Why is the government proposing this?

  • Earlier this July, Deputy Minister of the Interior Niphon Bunyamanee said that Thailand’s real estate sector needs a boost. Bunyamanee feels that wealthy, or highly-skilled foreigners can help provide a lifeline to this key sector.

  • He judged the land ownership proposal based on the current stats for foreign condo ownership in Thailand. He said that “there is a rule limiting foreign ownership of condos to 49%. We have roughly 1.5 million condo units in Thailand and foreigners only own about 90,000 units, or 6%, which is nowhere near 49%.” He then went on to say that “the Thai government wants to attract foreigners”, and cited the cabinet’s recent approval of the new rules that offered long-term resident visas to qualified individuals.

What do people think?

  • Pro – Rathawat Kuvijitrsuwan, the head of research and consulting at CBRE Thailand, said that the overall goals for this change in policy are positive. He also mentioned that a key requirement for this to be a success is to provide more clarity regarding the application process, as well as commentary into how the government will ensure that the use of land is strictly for residential purposes. He mentioned that there would also need to be full transparency on the reselling process, and what sort of restrictions would be in place there.

  • Neutral – Somphop Manarangsan, president of Panyapiwat Institute of Technology, mentioned that the government must ensure that these property ownership privileges extended to foreigners would actually bring long-term benefits to the Kingdom, such as technological development and innovation. He mentioned that the scheme should not result in increased land prices for Thai people.

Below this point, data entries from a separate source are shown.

Background: an optimization exercise with open tools, aiming at small area, a short achievable clock period and few clock cycles. Do not read the settings as production practice. Only simulation tests tie the RTL to the original design; equivalence was not proved.

## flow/design.v (module list and top-level ports; edited modules follow where they fit)
// module zeta_rom: 139 lines
// module butterfly_unit: 824 lines
// module ntt_top: 229 lines
module ntt_top (
    input  logic        clk,
    input  logic        rst,
    input  logic        i_start,
    input  logic        i_mode,
    output logic        o_done,
    output logic        o_bram_a_we,
    output logic [7:0]  o_bram_a_addr,
    output logic [15:0] o_bram_a_wdata,
    output logic        o_bram_b_we,
    output logic [7:0]  o_bram_b_addr,
    output logic [15:0] o_bram_b_wdata,
    input  logic [15:0] i_bram_dout_a,
    input  logic [15:0] i_bram_dout_b
);
  // ...
==> flow/flow/run.sh <==
#!/bin/bash
# The standard layout, with the port buffers made of sky130_fd_sc_hd__buf_2
# cells instead of the resizer's default choice. Every port is still buffered.
set -euo pipefail
export BUFFER_PORTS_ARGS="-buffer_cell sky130_fd_sc_hd__buf_2"
bash standard.sh > standard.log 2>&1
==> flow/standard.sh <==
#!/bin/bash
# synth_recipe.tcl (not shown) runs the flow's synth.tcl, then flattens the netlist and writes it again
# the make line also repeats each setting of config.mk as NAME=value (left out here)
make -C /OpenROAD-flow-scripts/flow DESIGN_CONFIG=/design/flow/config.mk WORK_HOME=/design/flow/orfs CLKGATE_MAP_FILE= SYNTH_SCRIPT=/design/flow/synth_recipe.tcl "${@:-finish}"
==> flow/config.mk <==
export PLATFORM = sky130hd
export DESIGN_NAME = ntt_top
export DESIGN_NICKNAME = ntt_top
export VERILOG_FILES = /design/flow/design.v
export SDC_FILE = /design/flow/constraint.sdc
export NUM_CORES = 4
export LEC_CHECK = 0
export CAP_MARGIN = 20
export CORE_MARGIN = 2
export CORE_UTILIZATION = 45
export CTS_BUF_LIST = sky130_fd_sc_hd__clkbuf_8
export PLACE_DENSITY = 0.55
export SLEW_MARGIN = 20
==> flow/constraint.sdc <==
create_clock -name core_clock -period 13.5 [get_ports {clk}]
set_input_delay 2.7000 -clock core_clock [delete_from_list [all_inputs] [get_ports {clk}]]
set_output_delay 2.7000 -clock core_clock [all_outputs]
set_load 0.01 [all_outputs]
Source: an optimization exercise on an open RTL-to-GDS flow (aim: small area and a short achievable clock period). Production flows keep margins and buffers that such runs may drop.
The RTL was checked by simulation tests, not by an equivalence proof against the original design.
Power figures rest on the tool's default switching activity, not on a simulated workload.

$ cat flow/run.sh
#!/bin/bash
# synth_recipe.tcl (not shown) runs the flow's synth.tcl, then flattens the netlist and writes it again
# the make line also repeats each setting of config.mk as NAME=value (left out here)
make -C /OpenROAD-flow-scripts/flow DESIGN_CONFIG=/design/flow/config.mk WORK_HOME=/design/flow/orfs CLKGATE_MAP_FILE= SYNTH_SCRIPT=/design/flow/synth_recipe.tcl finish
$ cat flow/constraint.sdc
create_clock -name core_clock -period 3.5 [get_ports {clk}]
set_input_delay 0.7000 -clock core_clock [delete_from_list [all_inputs] [get_ports {clk}]]
set_output_delay 0.7000 -clock core_clock [all_outputs]
set_load 0.01 [all_outputs]
$ cat flow/design.v
package cap_pkg;
  localparam int unsigned cap_addr_w = 12;
  localparam logic [31:0] who_am_i_value = 32'h5A7E_0C01;
  localparam logic [31:0] dead_value     = 32'hDEAD_DEAD;
  localparam logic [3:0] reg_who_am_i   = 4'd0;
  localparam logic [3:0] reg_capt_depth = 4'd1;
  localparam logic [3:0] reg_data_w     = 4'd2;
  localparam logic [3:0] reg_trig_mode  = 4'd3;
  localparam logic [3:0] reg_trig_count = 4'd4;
  localparam logic [3:0] reg_capt_count = 4'd5;
  localparam logic [3:0] reg_go         = 4'd6;
  localparam logic [3:0] reg_capt_state = 4'd7;
  localparam logic [3:0] reg_trig_mask1 = 4'd8;
  localparam logic [3:0] reg_trig_mask2 = 4'd9;
  localparam logic [3:0] reg_trig_val1  = 4'd10;
  localparam logic [3:0] reg_trig_val2  = 4'd11;
  localparam logic [1:0] trig_none       = 2'd0;
  localparam logic [1:0] trig_single     = 2'd1;
  localparam logic [1:0] trig_continuous = 2'd2;
  localparam logic [1:0] st_idle    = 2'd0;
  localparam logic [1:0] st_armed   = 2'd1;
  localparam logic [1:0] st_capture = 2'd2;
  localparam logic [1:0] st_done    = 2'd3;
endpackage
`timescale 1ns/1ps
module cap_oai2 (
  input  logic [1:0] qn_i,
  input  logic [1:0] sn_i,
  output logic       y_o
);
  assign y_o = ~((sn_i[0] | qn_i[0]) & (sn_i[1] | qn_i[1]));
endmodule
module cap_nor2 (
  input  logic [1:0] a_i,
  output logic       y_o
);
  assign y_o = ~|a_i;
endmodule
module cap_nand4 (
  input  logic [3:0] a_i,
  output logic       y_o
);
  assign y_o = ~&a_i;
endmodule
`timescale 1ns/1ps
module wave_capture #(
  parameter int data_w     = 16,
  parameter int capt_depth = 128
) (
  input  logic              clk,
  input  logic              rst,
  input  logic [data_w-1:0] din_i,
  input  logic [31:0]       paddr_i,
  input  logic              pwrite_i,
  input  logic [31:0]       pwdata_i,
  input  logic              psel_i,
  input  logic              penable_i,
  output logic              pready_o,
  output logic [31:0]       prdata_o,
  output logic              pslverr_o
);
  localparam int aw = $clog2(capt_depth);
  localparam logic [aw-1:0] last_addr = aw'(capt_depth - 1);
  assign pslverr_o = 1'b0;
  logic [11:0] addr;
  logic        mem_sel;
  logic        reg_ok;
  logic [3:0]  reg_idx;
  logic        setup;
  logic        reg_wr;
  assign addr    = paddr_i[13:2];
  assign mem_sel = addr[11];
  assign reg_ok  = (addr[10:4] == 7'd0);
  assign reg_idx = addr[3:0];
  assign setup   = psel_i && !penable_i;
  assign reg_wr  = setup && pwrite_i && !mem_sel && reg_ok;
  logic [1:0]        trig_mode;
  logic              go;
  logic [data_w-1:0] trig_mask1;
  logic [data_w-1:0] trig_mask2;
  logic [data_w-1:0] trig_val1;
  logic [data_w-1:0] trig_val2;
  logic [31:0]       trig_count;
  logic [31:0]       capt_count;
  logic              mem_rd_pend;
  logic              trig_event;
  logic              capt_done;
  logic [1:0]        state;
  always_ff @(posedge clk) begin
    if (rst) begin
      pready_o    <= 1'b0;
      mem_rd_pend <= 1'b0;
      trig_mode   <= cap_pkg::trig_none;
      go          <= 1'b0;
      trig_mask1  <= '0;
      trig_mask2  <= '0;
      trig_val1   <= '0;
      trig_val2   <= '0;
      trig_count  <= '0;
      capt_count  <= '0;
    end else begin
      pready_o    <= (setup && (pwrite_i || !mem_sel)) || mem_rd_pend;
      mem_rd_pend <= setup && !pwrite_i && mem_sel;
      if (reg_wr && reg_idx == cap_pkg::reg_trig_count) trig_count <= pwdata_i;
      else if (trig_event)                                trig_count <= trig_count + 32'd1;
      if (reg_wr && reg_idx == cap_pkg::reg_capt_count) capt_count <= pwdata_i;
      else if (capt_done)                                 capt_count <= capt_count + 32'd1;
      if (reg_wr) begin
        case (reg_idx)
          cap_pkg::reg_trig_mode:  trig_mode  <= pwdata_i[1:0];
          cap_pkg::reg_go:         go         <= pwdata_i[0];
          cap_pkg::reg_trig_mask1: trig_mask1 <= pwdata_i[data_w-1:0];
          cap_pkg::reg_trig_mask2: trig_mask2 <= pwdata_i[data_w-1:0];
          cap_pkg::reg_trig_val1:  trig_val1  <= pwdata_i[data_w-1:0];
          cap_pkg::reg_trig_val2:  trig_val2  <= pwdata_i[data_w-1:0];
          default: ;
        endcase
      end
    end
  end
  logic [31:0] reg_rdata;
  always_comb begin
    reg_rdata = cap_pkg::dead_value;
    if (reg_ok) begin
      case (reg_idx)
        cap_pkg::reg_who_am_i:   reg_rdata = cap_pkg::who_am_i_value;
        cap_pkg::reg_capt_depth: reg_rdata = 32'(capt_depth);
        cap_pkg::reg_data_w:     reg_rdata = 32'(data_w);
        cap_pkg::reg_trig_mode:  reg_rdata = {30'd0, trig_mode};
        cap_pkg::reg_trig_count: reg_rdata = trig_count;
        cap_pkg::reg_capt_count: reg_rdata = capt_count;
        cap_pkg::reg_go:         reg_rdata = {31'd0, go};
        cap_pkg::reg_capt_state: reg_rdata = {30'd0, state};
        cap_pkg::reg_trig_mask1: reg_rdata = 32'(trig_mask1);
        cap_pkg::reg_trig_mask2: reg_rdata = 32'(trig_mask2);
        cap_pkg::reg_trig_val1:  reg_rdata = 32'(trig_val1);
        cap_pkg::reg_trig_val2:  reg_rdata = 32'(trig_val2);
        default:                 reg_rdata = cap_pkg::dead_value;
      endcase
    end
  end
  logic [data_w-1:0] din_d;
  logic [data_w-1:0] din_dd;
  logic [data_w-1:0] din_ddn;    
  logic              hit;
  logic              match;
  assign match = (((din_dd ^ trig_val1) & trig_mask1) == '0) &&
                 (((din_d  ^ trig_val2) & trig_mask2) == '0);
  always_ff @(posedge clk) begin
    din_d  <= din_i;
    din_dd <= din_d;
    din_ddn <= ~din_d;
  end
  always_ff @(posedge clk) begin
    if (rst) hit <= 1'b0;
    else     hit <= match;
  end
  logic [aw-1:0] wr_addr;
  logic [aw-1:0] wr_addr_n;
  logic [1:0]    state_n;
  logic          restart;
  assign restart   = (trig_mode == cap_pkg::trig_continuous) && hit;
  logic [1:0] trig_mode_n;
  assign trig_mode_n = (reg_wr && reg_idx == cap_pkg::reg_trig_mode) ? pwdata_i[1:0] : trig_mode;
  logic st_idle, st_armed, st_cap, st_done;
  logic at_last;
  logic nx_cap, nx_armed;
  logic cap_seq_n;
  assign st_idle  = (state == cap_pkg::st_idle);
  assign st_armed = (state == cap_pkg::st_armed);
  assign st_cap   = (state == cap_pkg::st_capture);
  assign st_done  = (state == cap_pkg::st_done);
  assign at_last  = (wr_addr == last_addr);
  assign nx_cap   = go && ((st_idle && trig_mode == cap_pkg::trig_none) ||
                           (st_armed && hit) ||
                           (st_cap && (restart || !at_last)));
  assign nx_armed = go && ((st_idle && trig_mode != cap_pkg::trig_none) ||
                           (st_armed && !hit) ||
                           (st_cap && !restart && at_last && trig_mode == cap_pkg::trig_continuous));
  always_comb begin
    if (nx_cap)                    state_n = cap_pkg::st_capture;
    else if (nx_armed)             state_n = cap_pkg::st_armed;
    else if (go && (st_done || (st_cap && !restart && at_last)))
                                   state_n = cap_pkg::st_done;
    else                           state_n = cap_pkg::st_idle;
    if (st_idle)                   wr_addr_n = '0;
    else if (st_armed && hit)      wr_addr_n = aw'(1);
    else if (st_cap && restart)    wr_addr_n = aw'(1);
    else if (st_cap)               wr_addr_n = wr_addr + aw'(1);
    else                           wr_addr_n = wr_addr;
  end
  assign cap_seq_n = nx_cap && !(match && trig_mode_n == cap_pkg::trig_continuous);
  always_ff @(posedge clk) begin
    if (rst) begin
      state   <= cap_pkg::st_idle;
      wr_addr <= '0;
    end else begin
      state   <= state_n;
      wr_addr <= wr_addr_n;
    end
  end
  always_ff @(posedge clk) begin
    if (rst) capt_done <= 1'b0;
    else     capt_done <= go && st_cap && !restart && (wr_addr == last_addr - aw'(1)) &&
                          !(match && trig_mode_n == cap_pkg::trig_continuous);
  end
  logic go_n;
  assign go_n = (reg_wr && reg_idx == cap_pkg::reg_go) ? pwdata_i[0] : go;
  always_ff @(posedge clk) begin
    if (rst) trig_event <= 1'b0;
    else     trig_event <= match && go_n && (trig_mode_n != cap_pkg::trig_none);
  end
  logic [capt_depth-1:0]        we;
  logic [capt_depth*data_w-1:0] mem;    
  logic [15:0] wr_hi;
  logic        hi_clr;
  logic        hi_adv;
  assign hi_clr = st_idle || (st_armed && hit) || (st_cap && restart);
  assign hi_adv = st_cap && !restart && (wr_addr[2:0] == 3'd7);
  logic [7:0]  wr_lo;
  logic        w0_force;
  always_ff @(posedge clk) begin
    if (rst) begin
      wr_hi    <= '0;
      wr_lo    <= '0;
      w0_force <= 1'b0;
    end else begin
      if (hi_clr)      wr_hi <= 16'd1;
      else if (hi_adv) wr_hi <= {wr_hi[14:0], wr_hi[15]};
      for (int j = 0; j < 8; j++)  wr_lo[j] <= cap_seq_n && (wr_addr_n[2:0] == 3'(j));
      w0_force <= match && (nx_armed || (nx_cap && trig_mode_n == cap_pkg::trig_continuous));
    end
  end
  always_comb begin
    for (int i = 0; i < capt_depth; i++) we[i] = wr_hi[i/8] && wr_lo[i%8];
    we[0] = we[0] || w0_force;
  end
  for (genvar i = 0; i < capt_depth; i++) begin : g_word
    always_ff @(posedge clk) begin
      if (we[i]) mem[i*data_w +: data_w] <= (i < capt_depth / 2) ? din_ddn : ~din_dd;
    end
  end
  localparam int n_grp = capt_depth / 2;
  logic [capt_depth-1:0]   rsel_n;
  logic [n_grp-1:0]        grp [data_w];
  logic [7:0]              part [data_w];
  logic [data_w-1:0]       rd_data;
  logic [31:0]             reg_part;
  assign reg_part = reg_rdata & {32{!mem_sel}};
  always_comb begin
    for (int i = 0; i < capt_depth; i++) rsel_n[i] = (addr[aw-1:0] != aw'(i));
  end
  for (genvar b = 0; b < data_w; b++) begin : g_bit
    for (genvar k = 0; k < n_grp; k++) begin : g_grp
      cap_oai2 u_oai (
        .qn_i ({mem[(k*2+1)*data_w+b], mem[(k*2)*data_w+b]}),
        .sn_i (rsel_n[k*2 +: 2]),
        .y_o  (grp[b][k])
      );
    end
    logic [31:0] l1_n;
    logic [7:0]  l2;
    for (genvar k = 0; k < 32; k++) begin : g_l1
      cap_nor2 u_nor (.a_i(grp[b][k*2 +: 2]), .y_o(l1_n[k]));
    end
    for (genvar k = 0; k < 8; k++) begin : g_l2
      cap_nand4 u_nand (.a_i(l1_n[k*4 +: 4]), .y_o(l2[k]));
    end
    always_ff @(posedge clk) begin
      part[b] <= l2;
    end
    assign rd_data[b] = mem_rd_pend && |part[b];
  end
  always_ff @(posedge clk) begin
    prdata_o <= {reg_part[31:data_w], rd_data | reg_part[data_w-1:0]};
  end
endmodule
$ cat flow/config.mk
export PLATFORM = sky130hd
export DESIGN_NAME = wave_capture
export DESIGN_NICKNAME = wave_capture
export VERILOG_FILES = /design/flow/design.v
export SDC_FILE = /design/flow/constraint.sdc
export NUM_CORES = 4
export LEC_CHECK = 0
export CAP_MARGIN = 20
export CORE_MARGIN = 2
export CORE_UTILIZATION = 50
export CTS_CLUSTER_DIAMETER = 60
export CTS_CLUSTER_SIZE = 30
export GPL_TIMING_DRIVEN = 1
export SETUP_SLACK_MARGIN = 1.6
export SLEW_MARGIN = 20
export SYNTH_HIERARCHICAL = 1
export SYNTH_MINIMUM_KEEP_SIZE = 0
==> results of run 1 <==
==> layer usage <==
layer | routed length [µm] | part of all wire [%] | track usage (%) | vias up
met3 | 18000 | 7.2 | 3.90 | 409
met5 | 0 | 0 | 0 | -
met4 | 10600 | 4.2 | 10.4 | 0
met2 | 122000 | 49 | 46.1 | 2239
li1 | - | - | - | 22600
met1 | 99400 | 40 | 38.0 | 26700
==> cells in the mapped netlist, types with 6 or more instances <==
cell	n	area, µm²
nor4_1	42	263
a211oi_1	68	510
nor3_1	14	70.1
nand3_1	31	155
o22ai_1	1024	6410
a21o_1	12	90.1
and4_1	8	70.1
dfxtp_1	378	7570
edfxtp_1	2048	61500
a22oi_1	70	526
and3_1	15	93.8
clkbuf_1	98	368
inv_1	46	173
and2_1	134	838
a21oi_1	97	485
xnor2_1	32	280
nand2b_1	6	37.5
xor2_1	63	552
a22o_1	8	70.1
nand4_1	159	995
nor2_1	607	2280
a41oi_1	8	70.1
buf_2	14	70.1
o21ai_0	7	35.0
nand2_1	344	1290
a31oi_1	7	43.8
==> per-module statistics from Yosys, one instance, submodules excluded <==
module / copies in the design / area [µm²] / cells inside
cap_nand4: 128 / 6.26 / 1
wave_capture: 1 / 76400 / 3755
cap_nor2: 512 / 3.75 / 1
cap_oai2: 1024 / 6.26 / 1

  • Against – Nipon Puapongsakorn of the Thailand Development Research Institute said that Thailand needs something more concrete to attract foreign investment. He feels that it would be more beneficial to increase investor confidence in the form of new free-trade agreements, law improvements, etc. rather trying to lure wealthy foreigners with a real estate program. He cited Vietnam as an example of a country doing this, specifically on the free-trade agreement front.

Our Take

There’s a lot of meat on this bone, and I’m happy that I’m not the one needing to navigate these waters and come up with a solution that works for everyone. On one side, part of me feels that it’d be amazing if all of this was simplified and there was a clear path for foreigners to purchase real estate in their own name, while feeling 100% bullet-proof doing so… the same way it works in places like Canada, the US, and a good chunk of Europe. There’s some significant cons to this though. Locals getting priced out is pretty much a given in this scenario and on top of that, it’s entirely possible that foreigners would come in and buy up the entire country. I don’t mean that in a literal sense, but more in a metaphorical sense. I think you get the point.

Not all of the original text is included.